7400 W. Vernor Hwy., Detroit
Salsa music is pumped through several speakers, fútbol is on flat screens around the room, and the tables are adorned with liter-sized bottles of Corona. Such is the scene inside Detroit's Taqueria El Nacimiento.
Situated on the north side of Vernor Highway about two miles west of the off-ramp for "Mexicantown," El Nacimiento's storefront blends in a bit with the other local businesses, but the giant gated parking lot stands out along the busy street side.
More festive than raffish, the interior glows from the televisions and the assorted neon signs hanging around the restaurant amid the assorted Mexican-themed decorations. A Good Humor chest freezer sits along the window to the open kitchen, and one can peer through to a mountain of Jarritos sodas available in every conceivable flavor. Locals wander in and out to pick up their carryout orders.
Order the salsa tray ($1 to $3) and you'll get a basket of corn chips with a trio of options for dipping: The pico de gallo is chunky and fresh; the guacamole is whipped to complete smoothness, which in this case doesn't make it any less delicious; and the brick-red salsa is as seductively smoky as it is spicy.
Inexpensive tacos ($1.25 to $1.75) and burritos ($4) are available with mostly the same fillings, a long list that demonstrates an embrace of every part of the animal. In addition to readily available options such as chicken or beef, diners can order tripas (beef stomach), cabeza (beef head), lengua (beef tongue), buche (pork stomach), or chorizo and egg, among others.
The tacos and several of the other smaller menu items can also be ordered in multiples as a dinner platter. Tacos always arrive in a corn tortilla unless one asks for flour, and while neither is among the best that southwest Detroit has to offer, both options are entirely satisfactory. Tortas and burgers — a conspicuous offering notable only because they come with sour cream among the toppings — round out the less expensive portion of the menu, all at around $4 apiece.
Consider starting with a tostada or sope, especially if you're in the mood for a larger meal. The seafood tostada ($2) comes topped with a generous heap of tart, oniony ceviche. Sopes are available with a choice of several meats, and each comes topped with lettuce, tomato, and reassuringly uneven shreds of queso fresco. The shell for the sopes is dense and heavy — a knife is definitely helpful — but simultaneously flaky and not at all overcooked.
Taqueria El Nacimiento puts its best foot forward with its dinner options. While there are a few dishes that aren't always successful — the grilled steak can be quite tough, for example — almost everything is worth the very reasonable prices.
In particular, at only $7, the carne de puerco en salsa verde (pork in green sauce) is outstanding. Braised to a tenderness that barely requires a fork — let alone a knife — big chunks of bone-in pork are smothered in a tangy, warm tomatillo salsa. As with most of the other dinner plates, the pork is accompanied by a trio of beans, rice, and a lettuce and tomato salad.
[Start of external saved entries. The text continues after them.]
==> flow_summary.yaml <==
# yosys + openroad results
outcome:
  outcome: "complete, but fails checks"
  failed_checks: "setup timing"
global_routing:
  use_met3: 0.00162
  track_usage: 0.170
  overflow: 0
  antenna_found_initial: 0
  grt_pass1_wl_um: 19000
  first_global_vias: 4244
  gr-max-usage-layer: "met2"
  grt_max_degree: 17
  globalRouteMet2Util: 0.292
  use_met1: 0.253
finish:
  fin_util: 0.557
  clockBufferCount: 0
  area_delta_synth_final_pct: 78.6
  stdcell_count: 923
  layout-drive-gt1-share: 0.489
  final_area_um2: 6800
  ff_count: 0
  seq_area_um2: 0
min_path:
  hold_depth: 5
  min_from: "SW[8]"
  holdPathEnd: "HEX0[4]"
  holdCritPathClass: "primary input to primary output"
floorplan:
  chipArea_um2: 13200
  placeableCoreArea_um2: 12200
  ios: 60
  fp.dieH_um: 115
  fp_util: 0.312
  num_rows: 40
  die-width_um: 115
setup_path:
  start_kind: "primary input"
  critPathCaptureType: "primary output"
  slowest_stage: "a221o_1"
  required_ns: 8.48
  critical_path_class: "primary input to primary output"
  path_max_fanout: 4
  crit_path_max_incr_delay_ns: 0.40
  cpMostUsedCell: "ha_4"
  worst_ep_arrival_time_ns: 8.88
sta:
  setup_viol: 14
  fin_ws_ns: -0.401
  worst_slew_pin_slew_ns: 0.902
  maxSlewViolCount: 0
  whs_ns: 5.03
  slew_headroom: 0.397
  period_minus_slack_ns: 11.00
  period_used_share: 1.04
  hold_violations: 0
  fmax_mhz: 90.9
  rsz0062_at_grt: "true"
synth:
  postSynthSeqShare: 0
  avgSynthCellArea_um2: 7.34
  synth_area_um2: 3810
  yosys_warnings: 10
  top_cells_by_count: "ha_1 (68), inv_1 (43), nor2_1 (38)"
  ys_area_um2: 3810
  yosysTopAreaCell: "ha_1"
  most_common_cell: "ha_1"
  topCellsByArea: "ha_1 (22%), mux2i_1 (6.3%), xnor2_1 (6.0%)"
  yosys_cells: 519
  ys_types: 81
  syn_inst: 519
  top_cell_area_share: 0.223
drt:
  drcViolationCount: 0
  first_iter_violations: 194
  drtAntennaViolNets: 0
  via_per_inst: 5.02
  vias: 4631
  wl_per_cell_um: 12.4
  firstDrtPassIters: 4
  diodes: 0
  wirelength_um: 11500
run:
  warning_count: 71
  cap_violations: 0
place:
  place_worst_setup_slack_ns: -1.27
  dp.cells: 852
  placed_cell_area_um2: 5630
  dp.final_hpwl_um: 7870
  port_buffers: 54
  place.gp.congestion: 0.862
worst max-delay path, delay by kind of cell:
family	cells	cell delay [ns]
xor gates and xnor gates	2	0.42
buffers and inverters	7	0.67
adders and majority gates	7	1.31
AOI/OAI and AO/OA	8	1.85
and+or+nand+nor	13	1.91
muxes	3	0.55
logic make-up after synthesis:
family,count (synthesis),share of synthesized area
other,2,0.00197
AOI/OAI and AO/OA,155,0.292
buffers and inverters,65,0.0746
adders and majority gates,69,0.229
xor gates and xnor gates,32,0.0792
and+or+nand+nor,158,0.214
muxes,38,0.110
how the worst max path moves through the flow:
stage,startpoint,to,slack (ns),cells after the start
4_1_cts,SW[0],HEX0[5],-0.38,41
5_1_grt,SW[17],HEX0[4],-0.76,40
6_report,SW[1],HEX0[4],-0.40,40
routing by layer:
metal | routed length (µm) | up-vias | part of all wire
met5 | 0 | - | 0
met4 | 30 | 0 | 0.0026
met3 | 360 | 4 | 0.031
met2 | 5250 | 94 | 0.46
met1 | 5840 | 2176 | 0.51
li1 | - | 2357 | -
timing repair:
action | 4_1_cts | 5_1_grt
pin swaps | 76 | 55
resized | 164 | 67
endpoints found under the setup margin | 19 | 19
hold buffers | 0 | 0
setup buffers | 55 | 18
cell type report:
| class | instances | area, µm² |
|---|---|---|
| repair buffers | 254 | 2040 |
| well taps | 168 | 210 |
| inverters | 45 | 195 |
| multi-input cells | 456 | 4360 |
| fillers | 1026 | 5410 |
### run.sh
#!/bin/bash
# OpenROAD 26Q1-2900-gdf79404cd8, Yosys 0.63+post, stock flow scripts
make -C /OpenROAD-flow-scripts/flow DESIGN_CONFIG=/design/flow/config.mk WORK_HOME=/design/flow/orfs finish
### config.mk
export PLATFORM = sky130hd
export DESIGN_NAME = baud_gen
export DESIGN_NICKNAME = baud_gen
export VERILOG_FILES = /design/flow/design.v
export SDC_FILE = /design/flow/constraint.sdc
export NUM_CORES = 4
export LEC_CHECK = 1
export CORE_AREA = 10 10 70 70
export DIE_AREA = 0 0 80 80
### constraint.sdc
current_design baud_gen

set clk_period 1.7
set clk_io_pct 0.2

create_clock -name clk0 -period $clk_period [get_ports {clk}]

set non_clock_inputs [all_inputs -no_clocks]
set_input_delay [expr $clk_period * $clk_io_pct] -clock clk0 $non_clock_inputs
set_output_delay [expr $clk_period * $clk_io_pct] -clock clk0 [all_outputs]
### design.v
module baud_gen (
    input wire clk,
    input wire rst_n,
    output wire tick
);
    reg [8:0] cnt;
    always @(posedge clk or negedge rst_n) begin
        if (!rst_n) begin
            cnt <= 9'd0;
        end else begin
            if (cnt == 9'd433) begin
                cnt <= 9'd0;
            end else begin
                cnt <= cnt + 1'b1;
            end
        end
    end
    assign tick = (cnt == 9'd433) ? 1'b1 : 1'b0;
endmodule
==> flow_metrics.tcl <==
# implementation run metrics
set metrics [dict create \
    finalSetupViolations 0 \
    grt_max_degree 10 \
    synthCells 45 \
    ios 3 \
    layout_setup_ws_ps 62.0 \
    cts_tree "done" \
    ys_cells 45 \
    diodes 0 \
    finalCoreUtilization_pct 19.4 \
    syn_avg_cell_area_um2 10.5 \
    power_w 0.000381 \
    antenna_left 0 \
    slew_headroom_pct 73.3 \
    cts_made_buffers 3 \
    drc 0 \
    fin_skew_ps 4.63 \
    openroad.warnings 27 \
    synth_area_um2 472 \
    hp-class "input port to async pin" \
    core_area_um2 3420 \
    die-height_um 80 \
    drv_slew 0 \
    clk_latency_ps 260 \
    cts_max_path_buffers 2 \
    critPathBufInv 1 \
    path_delay_family "simple AND/OR/NAND/NOR gates" \
    peakVddDrop_uv 275 \
    hold_viol 0 \
    wirelength_um 910 \
    tightest_slew_ps 399 \
    slowest_stage "or3b_4" \
    worst-endpoint-arrival_ps 1300 \
    rsz0062_at_grt "yes" \
    slowest_delay_ps 420 \
    fp_util_pct 13.8 \
    ys_types 20 \
    port_buffers 2 \
    grt.overflow.total 0 \
    cap_violations 0 \
    largest_reg_flops 9 \
    p_leak_nw 0.307 \
    numPlacedInstances 103 \
    grt_pass1_vias 377 \
    status "completed" \
    max_freq_mhz 610 \
    rows 21 \
    grt_first_pass_wirelength_mm 1.56 \
    period_needed_ps 1640 \
    ys_seq_elements 9 \
    root_buffer "clkbuf_4" \
    die_x_um 80 \
    drtIter0Drc 5 \
    areaGrowthSynthToFinish_pct 40.3 \
    seq_area_um2 225 \
    cp_max_fo 2 \
    critical_path_class "register to output port" \
    postCtsHoldBufs 0 \
    fillCellCount 397 \
    drive_gt1_share_pct 33.3 \
    top_register "cnt" \
    finalClockPeriodUsage_pct 96.4 \
    cp-end-kind "output port" \
    place_ws_ps -79.6 \
    first_pass_iters 2 \
    power_density_nw_per_um2 575 \
    dp_hpwl_um 735 \
    grt_use_total_pct 3.03 \
    dr_total_vias 383 \
    cts.sinks 9 \
    fp.dieArea_um2 6400 \
    routedWlPerCell_um 8.35 \
    cp.required_ps 1360 \
    synth_chip_area_um2 472 \
    antenna_found_initial 0 \
    htree_num_levels 1 \
    synth_warnings 1 \
    startpoint_type "register" \
    cts.clk_slew.worst_paths_ps 60 \
    routabilityCongestion 0.836 \
    top_regs "cnt x9" \
    avgViaCountPerCell 3.51 \
    comb_area_um2 235 \
    ys_seq_share_pct 47.7 \
    cp_cell_sequence "or3b_4 -> nor3_4 -> buf_2" \
    stdcell_count 109 \
]
## worst reg2reg max path, delay by kind of cell, from the launching register on
kind / cells / cell delay, ps
AND/OR/NAND/NOR: 2 / 200
adder cells (fa/ha/maj): 1 / 130
AND-OR/OR-AND: 1 / 250
flip-flops: 1 / 380
buffers and inverters: 3 / 340
## where the power goes
group	total, W	internal [W]	leakage (nW)	switching [W]
logic	0.00000594	0.00000203	0.174	0.00000392
registers	0.000214	0.000214	0.116	0
clock network	0.000160	0.0000867	0.0177	0.0000738
total	0.000381	0.000303	0.307	0.0000777
## worst paths after layout
path	from	endpoint	slack (ps)	depth (start not counted)
worst max-delay path	cnt[2]	tick	60	3
worst min-delay path	rst_n	cnt[3]	370	1
worst max register to register	cnt[1]	cnt[5]	270	7
worst min register to register	cnt[0]	cnt[1]	550	2
max in group asynchronous	rst_n	cnt[4]	1050	1
min in group clk0	cnt[0]	cnt[1]	550	2
## stage by stage
stage | TNS (ps) | cell area (um2) | hold WS, ps
after floorplan | 0 | 472 | 44.4
after global placement | -69.8 | 624 | 531
after detailed placement | -79.6 | 624 | 550
after CTS | 0 | 654 | 378
after global routing | -16.6 | 662 | 375
final | 0 | 662 | 370
## routing by layer
metal | up-vias | track usage, % | wire length [um]
met5 | - | 0 | 0
met1 | 181 | 3.94 | 472
met3 | 0 | 1.59 | 53
met4 | 0 | 0.352 | 0
li1 | 195 | - | -
met2 | 7 | 4.49 | 384
## placed cells by master, fill, tap and decap left out, types with 2 or more instances in the layout
cell and count:
nor2_1 5, ha_1 2, clkbuf_4 3, nand3_1 6, xnor2_1 3, nand2b_1 2, dfrtp_1 9, inv_1 3
buf_4 12, nand2_1 3
## Yosys cell counts, drive strengths merged
library cell,count,share of area [%]
dfrtp,9,48
nand3,6,6.4
nor2,5,4.0
inv,3,2.4
nand2,3,2.4
xnor2,3,5.6
ha,2,5.3
nand2b,2,2.7
nand4,2,4.0
and4,1,2.1
nand3b,1,1.6
nor3,1,3.4
o211ai,1,1.6
o221ai,1,1.9
o311ai,1,1.9
or3,1,1.3
or3b,1,2.4
or4,1,1.6
xor2,1,1.9
## cell type report
cell class | instances | area share [%]
Inverter | 3 | 1.70
Clock buffer | 3 | 3.40
Multi-Input combinational cell | 33 | 35.5
Tap cell | 46 | 8.70
Timing Repair Buffer | 14 | 15.9
Clock inverter | 1 | 0.756
Sequential cell | 9 | 34.0
## timing repair
| item | CTS | global route |
|---|---|---|
| pin swaps | 2 | 0 |
| resized | 3 | 0 |
| setup endpoints to repair | 1 | 1 |
| buffers inserted | 1 | 1 |
## logic make-up after synthesis
| logic type | count (synthesis) | synth area share (%) |
|---|---|---|
| simple gates | 24 | 31.8 |
| flops | 9 | 47.7 |
| xor+xnor | 4 | 7.43 |
| compound gates | 3 | 5.31 |
| buf+inv | 3 | 2.39 |
| fa+ha+maj | 2 | 5.30 |
Power is estimated from default activity; no workload was simulated.
module uart_rx (
	input wire clk,
	input wire rst_n,
	input wire rx,
	output reg [7:0] dout,
	output reg rx_done
);
	localparam IDLE  = 2'b00;
	localparam START = 2'b01;
	localparam DATA  = 2'b10;
	localparam STOP  = 2'b11;
	localparam CLKS_PER_BIT = 434;
	localparam CLKS_HALF    =217;
	reg [1:0] state;
	reg [8:0] clk_cnt;
	reg [2:0] bit_cnt;
	reg [7:0] shift_reg;
	always @(posedge clk or negedge rst_n) begin
		if (!rst_n) begin
			state <= IDLE;
			dout      <= 8'd0;
			rx_done   <= 1'b0;
			clk_cnt   <= 9'd0;
			bit_cnt   <= 3'd0;
			shift_reg <= 8'd0;
		end else begin
			case (state)
				IDLE: begin
					rx_done <= 1'b0;
					clk_cnt <= 9'd0;
					bit_cnt <= 3'd0;
					if (rx == 1'b0) begin
						state <= START;
					end
				end
				START: begin
					if (clk_cnt == CLKS_HALF) begin
						if (rx == 1'b0) begin
							clk_cnt <= 9'd0;
							state   <= DATA;
						end else begin
							state <= IDLE;
						end
					end else begin
						clk_cnt <= clk_cnt + 1;
					end
				end
				DATA: begin
					if (clk_cnt == CLKS_PER_BIT) begin
						clk_cnt <= 9'd0;
						shift_reg <= {rx, shift_reg[7:1]};
						if (bit_cnt == 3'd7) begin
							state <= STOP;
						end else begin
							bit_cnt <= bit_cnt + 1;
						end
					end else begin
						clk_cnt <= clk_cnt + 1;
					end
				end
				STOP: begin
					if (clk_cnt == CLKS_PER_BIT) begin
						state   <= IDLE;
						dout    <= shift_reg;
						rx_done <= 1'b1;
					end else begin
						clk_cnt <= clk_cnt + 1;
					end
				end
			endcase
		end
	end
endmodule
As with the taco, burrito and tortas fillings, there's a wide selection of meats available for the dinner plates, though there are several other classic Mexican dishes to choose from as well, including breaded chiles rellenos and enchiladas with beef, chicken or cheese.
Soups and stews here are unsurprisingly robust, both in terms of size and flavor. The pozole is especially delicious — rich, smoky, and chock-full of pork.
Fire, and by extension smoke, is a quintessential method of imparting flavor in Mexican cooking, and that is clear throughout much of the menu. In addition to some of the salsas and stews where roasted flavors play an important role, the incomparable flavor of chipotle is critical to the camarones a la diabla, a traditional dish of shrimp in diabla sauce, a smoky, orange-red sauce made mostly of vegetables; the most expensive dish on the menu, it's still only $9.99.
The menu seems to go on forever, with a significant portion of it dedicated to a wide array of drinks, desserts, and drinks that are desserts. None of it stands out, but everything is solid.
El Nacimiento offers fruit juices, horchata, limonada, sangria, a few Mexican beers, and tequila drinks. The standard margarita is a bit sweet, laden with sugar and generic sour mix. But as with just about everything here, it's large and inexpensive, so it's difficult to find much room for complaint.
For those looking to satisfy a sweets craving, they also offer thick milkshakes and, to the surprise of everyone in one evening's dinner party, malts. Dessert choices include such classics as flan ($2) and a dense tres leches ($3), the well-known sponge cake soaked in evaporated milk, condensed milk and heavy cream.
Taqueria El Nacimiento doesn't serve anything that could be described as exciting. But in a region that seems to support mostly strip mall Tex-Mex joints, this fun neighborhood spot in southwest Detroit is providing good food at great prices. And that's certainly worth getting a little excited about.
Hours are 9 a.m.-midnight Sunday through Friday, 9 a.m.-3 a.m. Saturdays.
Taqueria El Nacimiento in southwest Detroit.